Abschließend drängt sich der Eindruck auf, dass "Techtauchen" ein weiteres Ergebnis der modernen übersättigten Freizeitgesellschaft ist, die ihre mental unausgelasteten Mitglieder nötigt, sich immer neue und aufregendere "Thrills" zu suchen (wie z. B. "Bungeejumping", Fallschirmspringen, "Extreme...." etc.). Exzessives "Techtauchen" erscheint damit letztlich als der Versuch von Menschen erklärbar zu sein, aus ihrem oft als wenig aufregend und nur als öde empfundenen täglichen Dasein zu entfliehen und sich den richtigen "Kick" (bzw. das, was man ihnen dafür verkauft) zu suchen.

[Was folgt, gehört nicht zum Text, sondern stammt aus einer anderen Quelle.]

==> config.mk <==
export PLATFORM = sky130hd
export DESIGN_NAME = atcs_tx_slots
export DESIGN_NICKNAME = d
export VERILOG_FILES = /design/src/atcs_sync.v /design/src/atcs_tx_slots.v
export VERILOG_INCLUDE_DIRS = /design/src
export SDC_FILE = /design/constraint.sdc
export NUM_CORES = 1
export LEC_CHECK = 0
export BUFFER_PORTS_ARGS = -buffer_cell sky130_fd_sc_hd__buf_4
export CORE_ASPECT_RATIO = 1.2
export CORE_UTILIZATION = 45
export DETAILED_ROUTE_END_ITERATION = 8
export PLACE_DENSITY = 0.78
export SLEW_MARGIN = 40
export SYNTH_ARGS = -nofsm -noshare
export SYNTH_HDL_FRONTEND = slang
export SYNTH_HIERARCHICAL = 1
export SYNTH_SLANG_ARGS = --single-unit
==> constraint.sdc <==
create_clock -name clk_i -period 3.04 [get_ports clk_i]
set_input_delay 0.304 -clock clk_i [delete_from_list [all_inputs] [get_ports clk_i]]
set_output_delay 0.304 -clock clk_i [all_outputs]
set_load 0.01 [all_outputs]
==> src/atcs_consts.vh <==
// Register offsets, field layout, reset values and timing constants of the transmit channel slot block
`ifndef ATCS_CONSTS_VH
`define ATCS_CONSTS_VH

// ----------------------------------------
// Register indices and address width
// ----------------------------------------
`define ATCS_IDX_CH5 8'h22
`define ATCS_IDX_CH6 8'h23
`define ATCS_IDX_CH7 8'h24
`define ATCS_IDX_ROUTE 8'h30
`define ATCS_IDX_FORMAT 8'h31
`define ATCS_IDX_STATUS 8'h32
`define ATCS_ADDR_W 10

// ----------------------------------------
// Field positions
// ----------------------------------------
`define ATCS_RSV_BIT 7
`define ATCS_SRC_HI 6
`define ATCS_SRC_LO 5
`define ATCS_SLOT_HI 4
`define ATCS_SLOT_LO 0

// ----------------------------------------
// Source select encodings
// ----------------------------------------
`define ATCS_SRC_HIZ 2'h0
`define ATCS_SRC_LOOP 2'h1
`define ATCS_SRC_ECHO 2'h2
`define ATCS_SRC_RSV 2'h3

// ----------------------------------------
// Reset values
// ----------------------------------------
`define ATCS_RST_CH5 8'h04
`define ATCS_RST_CH6 8'h05
`define ATCS_RST_CH7 8'h06
`define ATCS_RST_ROUTE 3'h0
`define ATCS_RST_FORMAT 1'h0

// ----------------------------------------
// Serial frame constants
// ----------------------------------------
`define ATCS_WORD_LEN 32
`define ATCS_SLOTS_PER_HALF 16

`endif

==> src/atcs_sync.v <==
// Two flip-flop synchroniser for levels arriving from outside the clock domain
`timescale 1ns/1ps
module atcs_sync #(
    parameter WIDTH = 1
) (
    input wire clk_i,
    input wire rst_i,
    input wire [WIDTH-1:0] async_i,
    output reg [WIDTH-1:0] sync_o
);
    reg [WIDTH-1:0] meta;

    // ----------------------------------------
    // Synchroniser stages
    // ----------------------------------------
    // First stage feeds only the second stage
    always @(posedge clk_i) begin
        if (rst_i) begin
            meta <= {WIDTH{1'b0}};
            sync_o <= {WIDTH{1'b0}};
        end else begin
            meta <= async_i;
            sync_o <= meta;
        end
    end
endmodule

==> src/atcs_tx_slots.v <==
// Transmit channels 5 to 7: source select, slot assignment, pin routing and APB registers
//
// What this block does
// - Bit 7 of each channel register is reserved and always reads zero.
// - Channel 5 source: 0 high impedance, 1 input 1 loopback, 2 echo 1, 3 reserved.
// - Channel 5 source resets to zero, output high impedance until software selects.
// - Channel 6 source: 0 high impedance, 1 input 2 loopback, 2 echo 2; resets zero.
// - Channel 7 source 1 sends battery half word then temperature half word.
// - Channel 7 source 2 sends echo 1 half word then echo 2 half word.
// - Slot field maps to TDM slot; I2S/LJ: 0-15 left, 16-31 right slots.
// - Channel 5 register at 0x22 resets to 0x04, slot four.
// - Channel 6 register at 0x23 resets to 0x05, slot five.
// - Channel 7 register at 0x24 resets to 0x06, slot six.
// - Per-channel route bit: 0 primary data pin, 1 secondary data pin.
`timescale 1ns/1ps
`include "atcs_consts.vh"
module atcs_tx_slots #(
    parameter WORD_LEN = `ATCS_WORD_LEN
) (
    input wire clk_i,
    input wire rst_i,
    // APB slave
    input wire psel_i,
    input wire penable_i,
    input wire pwrite_i,
    input wire [`ATCS_ADDR_W-1:0] paddr_i,
    input wire [31:0] pwdata_i,
    output reg [31:0] prdata_o,
    output reg pready_o,
    output reg pslverr_o,
    // Serial link pins, from the far side
    input wire bit_clk_i,
    input wire frame_sync_i,
    // Sample sources from the device datapath
    input wire [WORD_LEN-1:0] loop_first_i,
    input wire [WORD_LEN-1:0] loop_second_i,
    input wire [WORD_LEN-1:0] echo_reference_first_i,
    input wire [WORD_LEN-1:0] echo_reference_second_i,
    input wire [WORD_LEN/2-1:0] battery_level_half_word_i,
    input wire [WORD_LEN/2-1:0] temperature_half_word_i,
    // Data output pins, two signals each
    output reg serial_out_pin_a_o,
    output reg serial_out_pin_a_oe_o,
    output reg serial_out_pin_b_o,
    output reg serial_out_pin_b_oe_o
);
    localparam CW = 5;

    // ----------------------------------------
    // Register state
    // ----------------------------------------
    reg [1:0] ch5_source_select;
    reg [1:0] ch6_source_select;
    reg [1:0] ch7_source_select;
    reg [4:0] ch5_slot_number;
    reg [4:0] ch6_slot_number;
    reg [4:0] ch7_slot_number;
    reg [2:0] pin_route;
    reg lr_format;

    // ----------------------------------------
    // Pin synchronisers and edge detection
    // ----------------------------------------
    wire [1:0] pins_sync;
    reg bclk_d;
    reg fsync_d;

    atcs_sync #(
        .WIDTH(2)
    ) u_sync (
        .clk_i(clk_i),
        .rst_i(rst_i),
        .async_i({frame_sync_i, bit_clk_i}),
        .sync_o(pins_sync)
    );

    wire bclk_s = pins_sync[0];
    wire fsync_s = pins_sync[1];
    wire bclk_fall = bclk_d & ~bclk_s;
    wire fsync_rise = fsync_s & ~fsync_d;
    wire fsync_fall = ~fsync_s & fsync_d;

    always @(posedge clk_i) begin
        if (rst_i) begin
            bclk_d <= 1'b0;
            fsync_d <= 1'b0;
        end else begin
            bclk_d <= bclk_s;
            fsync_d <= fsync_s;
        end
    end

    // ----------------------------------------
    // APB register access
    // ----------------------------------------
    wire [7:0] reg_idx = paddr_i[`ATCS_ADDR_W-1:2];
    wire apb_access = psel_i & penable_i & ~pready_o;
    wire idx_ok = (reg_idx == `ATCS_IDX_CH5) || (reg_idx == `ATCS_IDX_CH6) || (reg_idx == `ATCS_IDX_CH7) ||
                  (reg_idx == `ATCS_IDX_ROUTE) || (reg_idx == `ATCS_IDX_FORMAT) ||
                  (reg_idx == `ATCS_IDX_STATUS) || (paddr_i[1:0] != 2'b00);
    wire map_hit = idx_ok && (paddr_i[1:0] == 2'b00);
    wire [7:0] rst_ch5 = `ATCS_RST_CH5;
    wire [7:0] rst_ch6 = `ATCS_RST_CH6;
    wire [7:0] rst_ch7 = `ATCS_RST_CH7;
    reg [31:0] next_prdata;
    reg [4:0] slot_count;
    reg half_right;

    // Read mux; reserved bit 7 is never stored so it reads zero
    always @* begin
        next_prdata = 32'h0000_0000;
        case (reg_idx)
            `ATCS_IDX_CH5: next_prdata = {24'h00_0000, 1'b0, ch5_source_select, ch5_slot_number};
            `ATCS_IDX_CH6: next_prdata = {24'h00_0000, 1'b0, ch6_source_select, ch6_slot_number};
            `ATCS_IDX_CH7: next_prdata = {24'h00_0000, 1'b0, ch7_source_select, ch7_slot_number};
            `ATCS_IDX_ROUTE: next_prdata = {29'h0000_0000, pin_route};
            `ATCS_IDX_FORMAT: next_prdata = {31'h0000_0000, lr_format};
            `ATCS_IDX_STATUS: next_prdata = {24'h00_0000, serial_out_pin_b_oe_o, serial_out_pin_a_oe_o,
                                             half_right, slot_count};
            default: next_prdata = 32'h0000_0000;
        endcase
    end

    // One wait state: ready answers in the second access cycle
    always @(posedge clk_i) begin
        if (rst_i) begin
            pready_o <= 1'b0;
            pslverr_o <= 1'b0;
            prdata_o <= 32'h0000_0000;
        end else begin
            pready_o <= apb_access;
            pslverr_o <= apb_access & ~map_hit;
            prdata_o <= (apb_access & ~pwrite_i & map_hit) ? next_prdata : 32'h0000_0000;
        end
    end

    // Writes land in the cycle pready is seen high
    wire wr_en = psel_i & penable_i & pready_o & pwrite_i & map_hit;

    always @(posedge clk_i) begin
        if (rst_i) begin
            ch5_source_select <= rst_ch5[`ATCS_SRC_HI:`ATCS_SRC_LO];
            ch5_slot_number <= rst_ch5[`ATCS_SLOT_HI:`ATCS_SLOT_LO];
            ch6_source_select <= rst_ch6[`ATCS_SRC_HI:`ATCS_SRC_LO];
            ch6_slot_number <= rst_ch6[`ATCS_SLOT_HI:`ATCS_SLOT_LO];
            ch7_source_select <= rst_ch7[`ATCS_SRC_HI:`ATCS_SRC_LO];
            ch7_slot_number <= rst_ch7[`ATCS_SLOT_HI:`ATCS_SLOT_LO];
            pin_route <= `ATCS_RST_ROUTE;
            lr_format <= `ATCS_RST_FORMAT;
        end else if (wr_en) begin
            case (reg_idx)
                `ATCS_IDX_CH5: begin
                    ch5_source_select <= pwdata_i[`ATCS_SRC_HI:`ATCS_SRC_LO];
                    ch5_slot_number <= pwdata_i[`ATCS_SLOT_HI:`ATCS_SLOT_LO];
                end
                `ATCS_IDX_CH6: begin
                    ch6_source_select <= pwdata_i[`ATCS_SRC_HI:`ATCS_SRC_LO];
                    ch6_slot_number <= pwdata_i[`ATCS_SLOT_HI:`ATCS_SLOT_LO];
                end
                `ATCS_IDX_CH7: begin
                    ch7_source_select <= pwdata_i[`ATCS_SRC_HI:`ATCS_SRC_LO];
                    ch7_slot_number <= pwdata_i[`ATCS_SLOT_HI:`ATCS_SLOT_LO];
                end
                `ATCS_IDX_ROUTE: pin_route <= pwdata_i[2:0];
                `ATCS_IDX_FORMAT: lr_format <= pwdata_i[0];
                default: pin_route <= pin_route;
            endcase
        end
    end

    // ----------------------------------------
    // Frame and slot tracking
    // ----------------------------------------
    // Bit and slot counters advance on bit clock falling edges (launch edge).
    // TDM: frame sync rise restarts slot 0. I2S/LJ: sync level picks left or right.
    localparam integer LAST_BIT_FULL = WORD_LEN - 1;
    localparam [CW-1:0] LAST_BIT = LAST_BIT_FULL[CW-1:0];
    reg [CW-1:0] bit_count;
    reg frame_seen;
    reg [WORD_LEN-1:0] shift_word;
    wire slot_end = (bit_count == LAST_BIT);
    wire [4:0] next_slot = slot_end ? slot_count + 5'd1 : slot_count;
    wire lr_edge = fsync_rise | fsync_fall;
    wire restart = lr_format ? lr_edge : fsync_rise;
    wire [4:0] next_slot_r = restart ? 5'd0 : next_slot;
    wire next_right = lr_format & (restart ? fsync_s : half_right);
    // Effective slot index: right half offsets by sixteen
    wire [4:0] slot_eff = lr_format ? {next_right, next_slot_r[3:0]} : next_slot_r;

    wire own5 = (ch5_source_select == `ATCS_SRC_LOOP) || (ch5_source_select == `ATCS_SRC_ECHO);
    wire own6 = (ch6_source_select == `ATCS_SRC_LOOP) || (ch6_source_select == `ATCS_SRC_ECHO);
    wire own7 = (ch7_source_select == `ATCS_SRC_LOOP) || (ch7_source_select == `ATCS_SRC_ECHO);
    // Reserved and zero settings never own a slot, so the pin stays released
    wire hit5 = own5 && (ch5_slot_number == slot_eff);
    wire hit6 = own6 && (ch6_slot_number == slot_eff);
    wire hit7 = own7 && (ch7_slot_number == slot_eff);

    // Source mux, lowest channel wins when two claim the same slot
    reg [WORD_LEN-1:0] next_word;
    reg next_pin_b;
    reg next_drive;
    always @* begin
        next_word = {WORD_LEN{1'b0}};
        next_pin_b = 1'b0;
        next_drive = 1'b0;
        if (hit5) begin
            next_drive = 1'b1;
            next_pin_b = pin_route[0];
            next_word = (ch5_source_select == `ATCS_SRC_LOOP) ? loop_first_i : echo_reference_first_i;
        end else if (hit6) begin
            next_drive = 1'b1;
            next_pin_b = pin_route[1];
            next_word = (ch6_source_select == `ATCS_SRC_LOOP) ? loop_second_i : echo_reference_second_i;
        end else if (hit7) begin
            next_drive = 1'b1;
            next_pin_b = pin_route[2];
            if (ch7_source_select == `ATCS_SRC_LOOP) begin
                next_word = {battery_level_half_word_i, temperature_half_word_i};
            end else begin
                next_word = {echo_reference_first_i[WORD_LEN-1:WORD_LEN/2],
                             echo_reference_second_i[WORD_LEN-1:WORD_LEN/2]};
            end
        end
    end

    // ----------------------------------------
    // Serialiser and pin drive
    // ----------------------------------------
    // Nothing drives until the first frame sync; a stray bit clock alone cannot launch data
    always @(posedge clk_i) begin
        if (rst_i) begin
            bit_count <= {CW{1'b0}};
            slot_count <= 5'd0;
            half_right <= 1'b0;
            frame_seen <= 1'b0;
            shift_word <= {WORD_LEN{1'b0}};
            serial_out_pin_a_o <= 1'b0;
            serial_out_pin_a_oe_o <= 1'b0;
            serial_out_pin_b_o <= 1'b0;
            serial_out_pin_b_oe_o <= 1'b0;
        end else if (bclk_fall) begin
            if (restart | slot_end) begin
                bit_count <= {CW{1'b0}};
                slot_count <= next_slot_r;
                half_right <= next_right;
                frame_seen <= frame_seen | restart;
                shift_word <= {next_word[WORD_LEN-2:0], 1'b0};
                serial_out_pin_a_o <= next_word[WORD_LEN-1];
                serial_out_pin_b_o <= next_word[WORD_LEN-1];
                serial_out_pin_a_oe_o <= (frame_seen | restart) & next_drive & ~next_pin_b;
                serial_out_pin_b_oe_o <= (frame_seen | restart) & next_drive & next_pin_b;
            end else begin
                bit_count <= bit_count + {{(CW-1){1'b0}}, 1'b1};
                shift_word <= {shift_word[WORD_LEN-2:0], 1'b0};
                serial_out_pin_a_o <= shift_word[WORD_LEN-1];
                serial_out_pin_b_o <= shift_word[WORD_LEN-1];
            end
        end
    end
endmodule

Plakativ formuliert könnte man sagen, der Protagonist des sog. Technischen Tauchens stehe "von Montag bis Freitag" an der Werkbank, sitze im Büro oder gehe in sonst einem von Monotonie und Stereotypen geprägten Arbeitsumfeld mit einer i. W. fremdbestimmten Struktur und nicht vorhandenen Entscheidungshoheit seiner Arbeit nach. Und am Wochenende verwandelt er sich dann in den autonomen "Techdiver" auf der höchsten Kompetenzstufe, der "Königsklasse" eben. Während der Woche ein kleines Rädchen im Getriebe, und dann in der Freizeit selbst gestaltendes Individuum mit hohem Prestigewert. Diese Bedürfnisse erfüllen "Techdiving" und seine Vermarktung in ganz besonderem Maße.

8. Abschlussbetrachtung

"Technisches Tauchen" ist, bei kritisch rationaler Betrachtungsweise, ein Trend wie ihn die moderne Freizeitkonsumgesellschaft alle paar Jahre hervorbringt. Ein weitgehend gesättigter Markt muss mit einer neuen Nische befüllt werden, in dem die 10 Jahre vorher massenhaft ausgebildeten Instructoren der amerikanischen Anbieter nun zumindest teilweise ein Auskommen finden können. Attraktiv wird das Angebot zusätzlich dann, wenn man zivilisationsmüden Wohlstandsbürgern endlich ihre lange gesuchten "Grenzerfahrungen" für teures Geld verkaufen kann.

Ach ja: Nötig für die Durchführung anspruchsvoller Tauchgänge ist "Technisches Tauchen" dabei keineswegs.